Dice nuestro colaborador, el destacado historiador Luis Alberto Romero, que la “democracia” incluye formas y tipos diferentes: “Una distinción útil separa las democracias republicanas liberales y las democracias autoritarias de líder”. La primera se plasmó en la Constitución, pero sigue Romero que desde 1989 fue deslizándose la segunda. Gráficamente señala que ambas formas son como dos carriles de una autopista: se puede pasar de uno a otro gradualmente y también se puede retornar al primero. Eso aspiramos que ocurra cuando decimos recuperar la República.
La República es ante todo el gobierno de la Ley, no de las personas. Es una forma institucional cuya médula es la división e independencia de los tres poderes del Estado: Ejecutivo, Legislativo y Judicial; es el control mutuo de esos poderes. La República es el Estado de Derecho, por oposición al estado de hecho, al gobierno personal y autoritario.
Quizá la mejor demostración de hasta dónde ha llegado el gobierno nacional en el desprecio de la República, sea la expresión de la Presidenta “a ‘Nosotros’ nadie nos marca la cancha”. La expresión “marcar la cancha” proviene del lenguaje futbolero y es más que elocuente; significa “poner condiciones, establecer reglas”. Lo que la Presidenta ha dicho, entonces, “nosotros” vamos a gobernar sin condiciones y vamos a establecer las reglas que nos convengan en cada ocasión.
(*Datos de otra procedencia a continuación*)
Design cordicMagPh, start of the top module:
module cordicMagPh
   #(parameter integer N        = 13,  
     parameter integer XY_WIDTH = 18)  
    (input  wire                           clk,
     input  wire                           reset,    
     input  wire                           st,       
     input  wire signed [XY_WIDTH - 1 : 0] xin,      
     input  wire signed [XY_WIDTH - 1 : 0] yin,      
     output reg                            rdy,      
     output wire        [XY_WIDTH - 1 : 0] mag,      
     output wire signed [XY_WIDTH + 1 : 0] ph);
For scale: ~70 flip-flops, about 78 I/O pins.
clock: 7.59 ns
lec_check: 0
cap_margin: 20
core_margin: 2
core_utilization: 57
slew_margin: 20
run.sh (not shown) runs the stock make flow with config.mk's settings and CLKGATE_MAP_FILE=.
Edit:
--- a/flow/config.mk
+++ b/flow/config.mk
@@ -8,4 +8,4 @@
 export CAP_MARGIN = 20
 export CORE_MARGIN = 2
-export CORE_UTILIZATION = 57
+export CORE_UTILIZATION = 40
 export SLEW_MARGIN = 20
The new run completed with no timing, DRC or antenna violations.
Wire length climbs by about 2%.
Synthesized cell count stays the same.
==> job 2969: inputs <==
==> flow/design.v <==
module sin_h(
    input signed [15:0] r_in,
    output signed [15:0] r_out
    );
     wire signed [15:0] a,b,c,d;
     assign a = r_in + (r_in >>> 2);
     assign b = (a >>> 4)+(r_in >>> 6);
     assign c = b+a; 
     assign d = (c >>> 5)+(r_in);
     assign r_out = d >>>1;     
endmodule
module cos_h(
    input signed [15:0] r,
    output signed [15:0] r_o
    );
    wire signed [15:0] a,b,c,d;
  assign a = r + (r >>> 2);
  assign b = r + (a >>> 2);
  assign c = b >>> 9;
  assign d = r + (r >>> 3);
  assign r_o = c+d;
endmodule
Vamos a gobernar discrecional, o arbitrariamente, para eso tenemos el poder, o más precisamente para eso “tengo el poder”. Si a estas expresiones agregamos otras como “bautismo de fuego del Partido Judicial”, en descalificación brutal a la independencia al menos de alguna parte del Poder Judicial, se puede concluir que pocas veces en nuestra historia se ha atropellado tan crudamente la letra y el espíritu de la Constitución Nacional.
Además, las expresiones y los hechos que se vienen sucediendo tienen otra connotación muy preocupante. Desde el inicio de sus gobiernos el kirchnerismo aplicó uno de los principios o características esenciales del populismo: la división de la sociedad en dos partes enfrentadas. A “Ellos”, el enemigo, sean los “poderes concentrados”, la “prensa monopólica”, “la oligarquía ganadera”, siempre despreciables, a los que hay que someter y en lo posible destruir. “Nosotros” somos la encarnación del “pueblo virtuoso”. Somos lo bueno y lo digno; los que vamos rescatar a ese pueblo del engaño y de las garras del mal, que son “ellos”. La Presidenta ha ido agudizando esa dialéctica, perversa y peligrosa, llevándola a extremos temerosos luego de la muerte del fiscal Alberto Nisman. Expresiones de agravio y desprecio, por caso, para quienes harían la manifestación del 18F: a “ellos les dejamos el silencio (...) nosotros nos quedamos con la alegría”, dichas en momento que una parte de la sociedad marchaba para rendir homenaje al fiscal muerto en circunstancias aún no aclaradas.
En realidad, hay que decirlo con toda claridad y firmeza: la Presidenta hace tiempo que ha dejado de ser la “Presidenta de la Nación Argentina”, como reza el artículo 87 de la CN. Se ha convertido en la jefa de una facción, cada día más fanatizada, cargada de odios y gozando de los beneficios del manejo de los dineros públicos, y de los malhabidos, groseramente exhibidos.
Debe decirse, también, que para producir este derrumbe del sistema institucional de la Constitución, en particular de la República y del Federalismo, se ha contado con la complicidad de una mayoría obediente y obsecuente en el Congreso Nacional. Mayoría circunstancial, como lo son todas en la democracia, que el segundo período de gobierno de Cristina Fernández sólo ha cumplido la función de refrendar, sin debate ni análisis serios, los proyectos requeridos por el Poder Ejecutivo.
Si a estos factores institucionales se suman un personalismo desmesurado y un culto de la personalidad estaliniano, no se puede concluir de otro modo que afirmando que la gran tarea del próximo gobierno será recuperar la República.